With a larger CB, there is a downward component of force (which can make the CB and/or OB hop and result in slower OB motion), but this would not change the OB direction (i.e., the amount of throw). Interaction between the bottom of the OB and the cloth has nothing to do with throw. Although, having the CB contact the OB above the equator does change the effective cut angle of the shot, just as it does with jump shots where the CB hits the OB while airborne (and some people might perceive this as a throw effect, but it isn't). For more info and demonstrations of overcutting with an above-equator hit, see the jump-shot over-cut resource page.
Because the ball material is so stiff compared to the cloth, a downward CB-to-OB collision at a modest angle is really unaffected by the resulting OB-to-table collision. Per the ball-contact-time resource page, a ball-to-ball collision occurs in about 0.0003 seconds (300 microseconds). Per HSV B.44 - cloth compression and cue ball trajectory for draw shots of various elevations, an OB takes about 0.002 seconds to compress the cloth and rebound off the slate at an angle ... about 7-times longer than the ball-ball collision. Therefore, the CB-to-OB collision is mostly done before any significant force builds up between the OB and the cloth.

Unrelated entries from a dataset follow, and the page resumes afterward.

--- src/rtl/eye_mon_pkg.sv ---
package eye_mon_pkg;

    localparam int EYE_W = 6;
    localparam int THR_W = 4;
    localparam int PER_W = 4;

    typedef enum logic {
        ACQ_IDLE = 1'b0,
        ACQ_WAIT = 1'b1
    } acq_state_e;

    typedef struct packed {
        logic [EYE_W-1:0] heo;
        logic [EYE_W-1:0] veo;
        logic             no_hits;
        logic             closed;
    } eye_meas_t;

    typedef struct packed {
        logic [THR_W-1:0] heo;
        logic [THR_W-1:0] veo;
    } eye_thr_t;

    // value compared against nibble scaled by four
    function automatic logic meets_thr(input logic [EYE_W-1:0] val,
                                       input logic [THR_W-1:0] thr);
        return val >= {thr, 2'b00};
    endfunction

    // closed eye fails regardless of reported openings
    function automatic logic eye_pass(input eye_meas_t m, input eye_thr_t t);
        return !m.closed && meets_thr(m.heo, t.heo) && meets_thr(m.veo, t.veo);
    endfunction

endpackage

--- src/rtl/interval_timer.sv ---
module interval_timer #(
    parameter int TICKS_PER_BASE = 13,
    parameter int PER_W          = 4
) (
    input  logic             clk,
    input  logic             rst,
    input  logic             run_i,
    input  logic             tick_i,
    input  logic [PER_W-1:0] period_i,
    output logic             expire_o
);
    localparam int TW = (TICKS_PER_BASE > 1) ? $clog2(TICKS_PER_BASE) : 1;

    logic [TW-1:0]    tick_cnt;
    logic [PER_W-1:0] base_cnt;
    logic [PER_W-1:0] limit_m1;
    logic             tick_last;
    logic             base_last;

    always_comb begin
        limit_m1  = (period_i == '0) ? '0 : period_i - 1'b1;
        tick_last = (tick_cnt == TW'(TICKS_PER_BASE - 1));
        base_last = (base_cnt == limit_m1);
        expire_o  = run_i && tick_i && tick_last && base_last;
    end

    always_ff @(posedge clk) begin
        if (rst || !run_i) begin
            tick_cnt <= '0;
            base_cnt <= '0;
        end else if (tick_i) begin
            if (tick_last) begin
                tick_cnt <= '0;
                base_cnt <= base_last ? '0 : base_cnt + 1'b1;
            end else begin
                tick_cnt <= tick_cnt + 1'b1;
            end
        end
    end

endmodule

--- src/rtl/acq_sequencer.sv ---
module acq_sequencer
    import eye_mon_pkg::*;
#(
    parameter int TIMEOUT_CYC = 64
) (
    input  logic clk,
    input  logic rst,
    input  logic active_i,
    input  logic trig_i,
    input  logic done_i,
    output logic start_o,
    output logic waiting_o,
    output logic accept_o,
    output logic timeout_o
);
    localparam int CW = $clog2(TIMEOUT_CYC + 1);

    acq_state_e    state;
    logic [CW-1:0] to_cnt;
    logic          start_q;

    always_comb begin
        waiting_o = (state == ACQ_WAIT);
        accept_o  = waiting_o && active_i && done_i;
        timeout_o = waiting_o && active_i && !done_i
                    && (to_cnt == CW'(TIMEOUT_CYC - 1));
        start_o   = start_q;
    end

    always_ff @(posedge clk) begin
        if (rst) begin
            state   <= ACQ_IDLE;
            to_cnt  <= '0;
            start_q <= 1'b0;
        end else begin
            start_q <= 1'b0;
            unique case (state)
                ACQ_IDLE: begin
                    to_cnt <= '0;
                    if (active_i && trig_i) begin
                        state   <= ACQ_WAIT;
                        start_q <= 1'b1;
                    end
                end
                ACQ_WAIT: begin
                    if (!active_i || accept_o || timeout_o) begin
                        state  <= ACQ_IDLE;
                        to_cnt <= '0;
                    end else begin
                        to_cnt <= to_cnt + 1'b1;
                    end
                end
                default: state <= ACQ_IDLE;
            endcase
        end
    end

endmodule

--- src/rtl/eye_qualifier.sv ---
module eye_qualifier
    import eye_mon_pkg::*;
(
    input  logic      clk,
    input  logic      rst,
    input  logic      cdr_lock_i,
    input  logic      accept_i,
    input  logic      timeout_i,
    input  eye_meas_t meas_i,
    input  eye_thr_t  lock_thr_i,
    input  eye_thr_t  irq_thr_i,
    output logic      lock_ok_o,
    output logic      evt_o,
    output logic      clean_o
);
    logic lock_q;
    logic evt_q;
    logic clean_q;

    always_ff @(posedge clk) begin
        if (rst) begin
            lock_q  <= 1'b0;
            evt_q   <= 1'b0;
            clean_q <= 1'b0;
        end else begin
            evt_q <= accept_i && !eye_pass(meas_i, irq_thr_i);
            if (accept_i) begin
                clean_q <= meas_i.no_hits;
            end
            if (!cdr_lock_i || timeout_i) begin
                lock_q <= 1'b0;
            end else if (accept_i) begin
                lock_q <= eye_pass(meas_i, lock_thr_i);
            end
        end
    end

    // raw lock loss removes qualified lock without waiting for an edge
    assign lock_ok_o = lock_q && cdr_lock_i;
    assign evt_o     = evt_q;
    assign clean_o   = clean_q;

endmodule

--- src/rtl/eye_lock_monitor.sv ---
module eye_lock_monitor
    import eye_mon_pkg::*;
#(
    parameter int TICKS_PER_BASE = 13,
    parameter int TIMEOUT_CYC    = 64
) (
    input  logic             clk,
    input  logic             rst,
    input  logic             tick_i,
    input  logic             mon_en_i,
    input  logic             cdr_lock_i,
    input  logic             adapt_done_i,
    input  logic [PER_W-1:0] period_i,
    input  logic [THR_W-1:0] heo_lock_thr_i,
    input  logic [THR_W-1:0] veo_lock_thr_i,
    input  logic [THR_W-1:0] heo_irq_thr_i,
    input  logic [THR_W-1:0] veo_irq_thr_i,
    input  logic             man_ovr_en_i,
    input  logic             man_req_i,
    output logic             meas_start_o,
    input  logic             meas_done_i,
    input  logic [EYE_W-1:0] meas_heo_i,
    input  logic [EYE_W-1:0] meas_veo_i,
    input  logic             meas_no_hits_i,
    input  logic             meas_closed_i,
    output logic             lock_ok_o,
    output logic             eye_evt_o,
    output logic             clean_o
);
    logic      active;
    logic      acq_waiting;
    logic      timer_run;
    logic      timer_expire;
    logic      trig;
    logic      accept;
    logic      timeout;
    eye_meas_t meas;
    eye_thr_t  lock_thr;
    eye_thr_t  irq_thr;

    always_comb begin
        active    = mon_en_i && cdr_lock_i && adapt_done_i;
        timer_run = active && !acq_waiting;
        trig      = timer_expire || (man_ovr_en_i && man_req_i);
        meas      = '{heo: meas_heo_i, veo: meas_veo_i,
                      no_hits: meas_no_hits_i, closed: meas_closed_i};
        lock_thr  = '{heo: heo_lock_thr_i, veo: veo_lock_thr_i};
        irq_thr   = '{heo: heo_irq_thr_i, veo: veo_irq_thr_i};
    end

    interval_timer #(
        .TICKS_PER_BASE(TICKS_PER_BASE),
        .PER_W         (PER_W)
    ) i_timer (
        .clk     (clk),
        .rst     (rst),
        .run_i   (timer_run),
        .tick_i  (tick_i),
        .period_i(period_i),
        .expire_o(timer_expire)
    );

    acq_sequencer #(
        .TIMEOUT_CYC(TIMEOUT_CYC)
    ) i_seq (
        .clk      (clk),
        .rst      (rst),
        .active_i (active),
        .trig_i   (trig),
        .done_i   (meas_done_i),
        .start_o  (meas_start_o),
        .waiting_o(acq_waiting),
        .accept_o (accept),
        .timeout_o(timeout)
    );

    eye_qualifier i_qual (
        .clk       (clk),
        .rst       (rst),
        .cdr_lock_i(cdr_lock_i),
        .accept_i  (accept),
        .timeout_i (timeout),
        .meas_i    (meas),
        .lock_thr_i(lock_thr),
        .irq_thr_i (irq_thr),
        .lock_ok_o (lock_ok_o),
        .evt_o     (eye_evt_o),
        .clean_o   (clean_o)
    );

endmodule

--- config.mk ---
export PLATFORM = sky130hd
export DESIGN_NAME = eye_lock_monitor
export DESIGN_NICKNAME = d
export VERILOG_FILES = /design/src/rtl/eye_mon_pkg.sv /design/src/rtl/interval_timer.sv /design/src/rtl/acq_sequencer.sv /design/src/rtl/eye_qualifier.sv /design/src/rtl/eye_lock_monitor.sv
export SDC_FILE = /design/constraint.sdc
export NUM_CORES = 1
export LEC_CHECK = 0
export BUFFER_PORTS_ARGS = -buffer_cell sky130_fd_sc_hd__buf_2
export CORE_MARGIN = 3
export CORE_UTILIZATION = 46
export DETAILED_ROUTE_END_ITERATION = 12
export GPL_ROUTABILITY_DRIVEN = 0
export PLACE_DENSITY = 0.76
export SYNTH_ARGS = -nofsm -noshare
export SYNTH_HDL_FRONTEND = slang
export SYNTH_HIERARCHICAL = 1
export SYNTH_SLANG_ARGS = --single-unit
--- constraint.sdc ---
create_clock -name clk -period 1.85 [get_ports clk]
set_input_delay 0.0925 -clock clk [delete_from_list [all_inputs] [get_ports clk]]
set_output_delay 0.0925 -clock clk [all_outputs]
set_load 0.005 [all_outputs]
==> results.sh, run 1 <==
export IMPL_outcome="finished, final reports clean"
export IMPL_layout_nets=291
export IMPL_synthesized_area_fraction_occupied_by_and_or_nand_nor_cells_pct=27.9
export IMPL_setup_viol_count_final=0
export IMPL_max_freq_mhz=587
export IMPL_cp_required_ns=2.04
export IMPL_dr_total_vias=1371
export IMPL_cts_hold_repair_buffers=0
export IMPL_grt_use_met1_pct=21.1
export IMPL_maxSlewViolCount=0
export IMPL_synth_area_leader_cell="dfxtp_1"
export IMPL_first_pass_grt_wire_length_um=5280
export IMPL_number_of_enable_flip_flop_cells_after_synthesis=0
export IMPL_power_leakage_nw=0.854
export IMPL_cts_htree_levels=1
export IMPL_clk_latency_ns=0.30
export IMPL_postSynthCellCount=176
export IMPL_instances_no_fill=269
export IMPL_synth_compound_area_share_pct=15.2
export IMPL_max_clock_path_buffers=2
export IMPL_powerDensity_nw_per_um2=468
export IMPL_critical_path_endpoint_type="register"
export IMPL_rsz0062_at_grt="false"
export IMPL_origin_of_the_worst_min_delay_path="meas_no_hits_i"
export IMPL_main_combinational_cell_family_by_area_after_synthesis="simple AND/OR/NAND/NOR gates"
export IMPL_power_combinational_fraction_pct=19.2
export IMPL_cts_tree="yes"
export IMPL_port_buffers=46
export IMPL_grt_util_met2_pct=26.9
export IMPL_worst_path_max_fanout=6
export IMPL_ys_top_cells_by_area="dfxtp_1 (28%), ha_1 (17%), inv_1 (5.4%)"
export IMPL_initial_antenna_violation_count=0
export IMPL_reg2reg_depth=8
export IMPL_clkPwrFrac_pct=29.7
export IMPL_initial_core_utilization_pct=50.5
export IMPL_fin_util_pct=62.9
export IMPL_muxShareOfSynthArea_pct=2.07
export IMPL_hold_violations=0
export IMPL_worst_r2r_endpoint="i_seq/waiting_o"
export IMPL_postRouteWirelength_um=2970
export IMPL_critPathArrivalTime_ns=1.90
export IMPL_timing_hold_worst_path_depth=3
export IMPL_tritoncts_num_buffers=3
export IMPL_groute_usage_overall_pct=16.1
export IMPL_internal_power_mw=0.637
export IMPL_adder_cell_share_of_the_synthesized_area_pct=17.2
export IMPL_ys_ff_latch=20
export IMPL_ys_warnings_count=6
export IMPL_layout_min_cycle_time_ns=1.70
export IMPL_final_area_um2=1810
export IMPL_slew_limit_headroom_pct=67.4
export IMPL_area_growth_pct=24.5
export IMPL_setup_worst_path_class="reg -> reg"
export IMPL_period_share_pct=92.1
export IMPL_timing_worst_slew_pin_value_ns=0.487
export IMPL_synth_xor_xnor_area_share_pct=3.62
export IMPL_clock_sinks=20
export IMPL_dr_first_iter_drc_count=56
export IMPL_viasPerCell=5.10
export IMPL_sum_neg_setup_slack_ns=0
export IMPL_drt_pass1_iterations=4
export IMPL_half_perimeter_wire_length_after_placement_um=2480
export IMPL_antenna_cells_inserted=0
export IMPL_ant_nets=0
export IMPL_clkTransAtPathRegs_ns=0.11
export IMPL_grt_max_degree=12
export IMPL_yosys_area_top_type_share_pct=27.6
export IMPL_master_of_the_slowest_instance_on_the_critical_path="dfxtp_1"
export IMPL_grt_use_met3_pct=2.52
export IMPL_fraction_of_power_spent_switching_nets_pct=24.7
export IMPL_timing_hold_worst_endpoint="i_qual/clean_o"
export IMPL_drive_above_1_share_pct=28.6
export IMPL_cpPeakStageDelay_ns=0.32
export IMPL_worst_r2r_startpoint="i_timer/base_cnt[0]"
export IMPL_root_buffer="clkbuf_4"
export IMPL_critPathLaunchType="register"
export IMPL_clock_skew_final_ns=0.00422
export IMPL_grt_most_used_layer="met2"
export IMPL_ios=47
export IMPL_nFillCells=274
export IMPL_hold_path_class="in -> reg"
export IMPL_worst_path_buf_inv=1
export IMPL_hold_worst_slack_ns=0.0291
export IMPL_grt_remaining_overflow=0
export IMPL_core_area_um2=2880
export IMPL_placed_area_um2=1740
export IMPL_drc_errors=0
export IMPL_dp_cells=264
export IMPL_design_die_area_um2=3870
export IMPL_syn_mean_instance_area_um2=8.25
export IMPL_wl_per_cell_um=11.0
export IMPL_syn_nets=239
export IMPL_vdd_ir_drop_worst_uv=538
export IMPL_synth_main_ff_cell="dfxtp_1"
export IMPL_timing_critical_path_cells="buf_4, nor3_1, a31oi_1, and4_1, and3_4, a21o_1, nor4bb_4, nand2b_1"
export IMPL_post_synth_num_cell_types=42
export IMPL_mappedNetlistArea_um2=1450
export IMPL_p_sw_mw=0.209
export IMPL_synthArstFlopShare_pct=0
export IMPL_die_x_um=62.2
export IMPL_drv_max_cap_violation_count=0
export IMPL_worst_path_dominant_cell_family="simple AND/OR/NAND/NOR gates"
export IMPL_ff2ff_setup_slack_ns=0.15
export IMPL_std_cell_rows=19
export IMPL_power_sequential_fraction_pct=51.1
export IMPL_synth_seq_area_share_pct=27.6
export IMPL_grt_pass1_vias=1306
export IMPL_die_h_um=62.2
[area by class of cell]
type	instances	area, µm²	share of cell area (%)
timing repair buffer	50	260	14.4
tap	42	52.6	2.90
inverter	21	78.8	4.36
sequential	20	403	22.3
multi-input combinational	132	978	54.1
clock buffer	4	36.3	2.01
[kinds of logic after synthesis]
group                    count (synthesis)
AND/OR/NAND/NOR                         72
AO/OA/AOI/OAI                           31
buffers and inverters                   24
adder cells (fa/ha/maj)                 20
flip-flops                              20
XOR/XNOR                                 6
multiplexers                             3
[worst max path at each step]
stage,start,to,slack [ns],depth (start not counted)
6_report,i_timer/base_cnt[0],i_seq/waiting_o,0.15,8
5_1_grt,i_timer/base_cnt[3],i_seq/waiting_o,0.003,8
4_1_cts,i_timer/base_cnt[0],i_seq/waiting_o,0.007,8
3_5_place_dp,i_timer/base_cnt[0],i_seq/waiting_o,-0.02,8
3_3_place_gp,i_timer/base_cnt[0],i_seq/waiting_o,0.06,8
2_1_floorplan,i_timer/base_cnt[0],i_seq/waiting_o,0.11,8
[cell usage in the layout (no fill, tap or decap), types with 2 or more instances in the layout]
master    Yosys  routed
buf_2         0      46
inv_1        21      21
ha_1         20      20
dfxtp_1      20      18
nor2_1       17      17
nand2_1       9       9
o21ai_0       9       9
nand3_1       7       7
a21oi_1       6       6
nor3_1        6       6
and3_1        6       5
nor2b_1       5       5
a311oi_1      4       4
buf_4         1       4
clkbuf_4      0       3
mux2i_1       3       3
nor3b_1       3       3
xnor2_1       3       3
xor2_1        3       3
nand4_1       3       3
nor4_1        2       2
or3_1         2       2
nand2b_1      2       2
a31oi_1       2       2
and4_1        2       2
dfxtp_2       0       2
[flip-flops by register name, summed over array words and instances, names as in the netlist]
register / cells
i_qual/lock_q: 1
i_seq/start_o: 1
i_seq/to_cnt: 7
i_qual/clean_o: 1
i_seq/waiting_o: 1
i_qual/evt_o: 1
i_timer/tick_cnt: 4
i_timer/base_cnt: 4
[Yosys cell counts (2+ instances only)]
cell and n:
a31oi_1 2, a21oi_1 6, xor2_1 3, nand2_1 9, and3_1 6, nor2_1 17
or3_1 2, clkbuf_1 2, nor3b_1 3, inv_1 21, ha_1 20, nand4_1 3
xnor2_1 3, mux2i_1 3, a311oi_1 4, nor2b_1 5, and4_1 2, nand3_1 7
o21ai_0 9, nor4_1 2, nand2b_1 2, nor3_1 6, dfxtp_1 20
[per-stage QoR]
| stage | worst slack [ns] | power (mW) |
|---|---|---|
| after floorplan | 0.110 | 0.532 |
| after CTS | 0.00728 | 0.862 |
| after global routing | 0.00330 | 0.901 |
| final | 0.146 | 0.846 |
| after detailed placement | -0.0153 | 0.602 |
| after global placement | 0.0641 | 0.598 |
[worst reg2reg max path: stages, from the launching register on]
cell and delay (ns):
dfxtp_1 0.32, buf_4 0.15, nor3_1 0.19, a31oi_1 0.09, and4_1 0.23, and3_4 0.18, a21o_1 0.16, nor4bb_4 0.15
nand2b_1 0.14
[metal layers]
metal / share of wire, % / wire length [µm]
met5: 0 / 0
met4: 1.5 / 44
met3: 4.0 / 119
met2: 47 / 1390
met1: 48 / 1420
[timing repair]
action	in CTS	in global routing
resized for setup	2	3
pin swaps	1	2
buffers inserted	1	0
endpoints found under the setup margin	1	1
hold endpoints to repair	0	0
[power groups by stage]
stage / sequential, mW / combinational [mW] / clock, mW
CTS: 0.432 / 0.164 / 0.266
global route: 0.433 / 0.190 / 0.279
global placement: 0.442 / 0.156 / 0
floorplan: 0.442 / 0.0905 / 0
detailed placement: 0.442 / 0.160 / 0
finish: 0.432 / 0.162 / 0.252
Note: power is estimated with default switching activity, not from simulation.
==> run 2, diff against run 1 <==
- CORE_MARGIN: 3 -> unset
- CORE_UTILIZATION: 46 -> 45
- PLACE_DENSITY: 0.76 -> 0.75
==> results.sh, run 2 (synthesis gave the netlist of run 1 again) <==
export IMPL_initial_core_utilization_pct=47.6
export IMPL_critical_path_endpoint_type="register"
export IMPL_max_clock_path_buffers=2
export IMPL_first_pass_grt_wire_length_um=4700
export IMPL_clock_skew_final_ns=0.00439
export IMPL_hold_violations=0
export IMPL_drv_max_cap_violation_count=0
export IMPL_worst_path_max_fanout=7
export IMPL_worst_r2r_startpoint="i_timer/base_cnt[1]"
export IMPL_rsz0062_at_grt="false"
export IMPL_postRouteWirelength_um=2890
export IMPL_powerDensity_nw_per_um2=470
export IMPL_setup_worst_path_class="reg -> reg"
export IMPL_ios=47
export IMPL_reg2reg_depth=8
export IMPL_period_share_pct=94.2
export IMPL_grt_remaining_overflow=0
export IMPL_maxSlewViolCount=0
export IMPL_master_of_the_slowest_instance_on_the_critical_path="dfxtp_1"
export IMPL_cts_hold_repair_buffers=0
export IMPL_wl_per_cell_um=10.7
export IMPL_antenna_cells_inserted=0
export IMPL_totalPowerFinal_mw=0.848
export IMPL_max_freq_mhz=574
export IMPL_design_die_area_um2=3460
export IMPL_top_regs="i_seq/to_cnt x7, i_timer/base_cnt x4, i_timer/tick_cnt x4"
export IMPL_largest_register_ff_count=7
export IMPL_layout_nets=290
export IMPL_cp_required_ns=2.04
export IMPL_drive_above_1_share_pct=27.9
export IMPL_drc_errors=0
export IMPL_clk_latency_ns=0.30
export IMPL_die_x_um=58.8
export IMPL_registers_top_by_ff_count="i_seq/to_cnt"
export IMPL_vdd_ir_drop_worst_uv=320
export IMPL_half_perimeter_wire_length_after_placement_um=2410
export IMPL_port_buffers=46
export IMPL_core_area_um2=3050
export IMPL_cts_tree="yes"
export IMPL_ant_nets=0
export IMPL_clock_sinks=20
export IMPL_placed_area_um2=1740
export IMPL_outcome="finished, final reports clean"
export IMPL_timing_hold_worst_endpoint="i_qual/clean_o"
export IMPL_timing_hold_worst_path_depth=3
export IMPL_power_leakage_nw=0.852
export IMPL_initial_antenna_violation_count=0
export IMPL_timing_worst_slew_pin_value_ns=0.427
export IMPL_tritoncts_num_buffers=3
export IMPL_viasPerCell=5.06
export IMPL_clkTransAtPathRegs_ns=0.11
export IMPL_worst_r2r_endpoint="i_seq/waiting_o"
export IMPL_area_growth_pct=24.1
export IMPL_origin_of_the_worst_min_delay_path="meas_no_hits_i"
export IMPL_grt_max_degree=12
export IMPL_final_area_um2=1800
export IMPL_fin_util_pct=59.1
export IMPL_std_cell_rows=20
export IMPL_mostFrequentLayoutCell="buf_2"
export IMPL_slew_limit_headroom_pct=71.5
export IMPL_drt_pass1_iterations=4
export IMPL_grt_pass1_vias=1161
export IMPL_critPathLaunchType="register"
export IMPL_layout_min_cycle_time_ns=1.74
export IMPL_root_buffer="clkbuf_4"
export IMPL_timing_critical_path_cells="o21ai_0, a31oi_1, nor3_2, and4_1, and3_1, a21o_1, nor4bb_4, nand2b_1"
export IMPL_final_cell_mix="buf_2 (46), inv_1 (21), ha_1 (20)"
export IMPL_dr_total_vias=1366
export IMPL_hold_path_class="in -> reg"
export IMPL_ff2ff_setup_slack_ns=0.11
export IMPL_cpPeakStageDelay_ns=0.46
export IMPL_setup_viol_count_final=0
export IMPL_die_h_um=58.8
export IMPL_cts_htree_levels=1
export IMPL_groute_usage_overall_pct=17.5
export IMPL_critPathArrivalTime_ns=1.94
export IMPL_dr_first_iter_drc_count=84
==> run 2: final cells by class <==
cell class | count | area (µm²)
Fill cell | 318 | 1250
Multi-Input combinational cell | 132 | 978
Sequential cell | 20 | 402
Timing Repair Buffer | 49 | 253
Inverter | 21 | 78.8
Tap cell | 44 | 55.1
Clock buffer | 4 | 36.3
==> run 2: worst max-delay path: cells and delay by family, from the launching register on <==
kind	cells	cell delay (ns)
and+or+nand+nor	5	0.68
AOI/OAI and AO/OA	3	0.50
DFF	1	0.46
==> run 2: report_power, final <==
| group | switching [mW] | internal (mW) |
|---|---|---|
| Sequential | 0.000911 | 0.431 |
| Clock | 0.134 | 0.120 |
| Combinational | 0.0757 | 0.0863 |
==> run 2: how the worst max path moves through the flow <==
stage / to / from / cells after the start
6_report: i_seq/waiting_o / i_timer/base_cnt[1] / 8
5_1_grt: i_seq/waiting_o / i_timer/base_cnt[1] / 8
4_1_cts: i_seq/waiting_o / i_timer/base_cnt[0] / 8
3_5_place_dp: i_seq/waiting_o / i_timer/base_cnt[0] / 8
3_3_place_gp: i_seq/waiting_o / i_timer/base_cnt[0] / 8
2_1_floorplan: i_seq/waiting_o / i_timer/base_cnt[0] / 8
==> run 2: stage by stage <==
stage | setup slack [ns] | std cells | hold WS [ns] | setup TNS, ns
6_report | 0.107 | 270 | 0.0328 | 0
5_1_grt | 0.00571 | 270 | 0.0510 | 0
3_3_place_gp | 0.0728 | 265 | 0.337 | 0
2_1_floorplan | 0.110 | 176 | 0.165 | 0
3_5_place_dp | -0.00603 | 265 | 0.345 | -0.00603
4_1_cts | 0.00794 | 269 | 0.0202 | 0
==> run 2: timing repair <==
| action | in CTS | in global routing |
|---|---|---|
| setup endpoints to repair | 1 | 2 |
| setup buffers | 0 | 1 |
| gates cloned | 0 | 0 |
| resized for setup | 2 | 2 |
| pin swaps | 0 | 3 |
==> run 2: layer usage <==
layer | up-vias | part of all wire, % | track usage (%)
li1 | 729 | - | -
met2 | 42 | 48 | 30.0
met4 | 0 | 0.83 | 5.10
met1 | 592 | 45 | 22.5
met3 | 3 | 6.1 | 3.08
met5 | - | 0 | 0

Even though a larger CB will hit the OB above the equator, which increases the effective cut angle some (creating a thinner hit), the larger size of the CB causes a sooner hit, which decreases the effective cut angle some (creating a fuller hit). The 2nd effect is bigger than the first, creating a fuller hit than expected. If you are not convinced, draw a top view of a half-ball hit with both an equal-size CB and a larger CB (along the same CTE line). The point of contact between the balls must lie on the line-of-centers between the balls. The line-of-centers for the larger ball creates a smaller cut angle and fuller hit (even with the above-equator hit effect). Although, any reasonable and typical size differences between the CB and OBs will probably be too small to notice any cut-angle-change effects, unless you are playing on an old "bar box" with a large CB, in which case it might be noticeable to a good player.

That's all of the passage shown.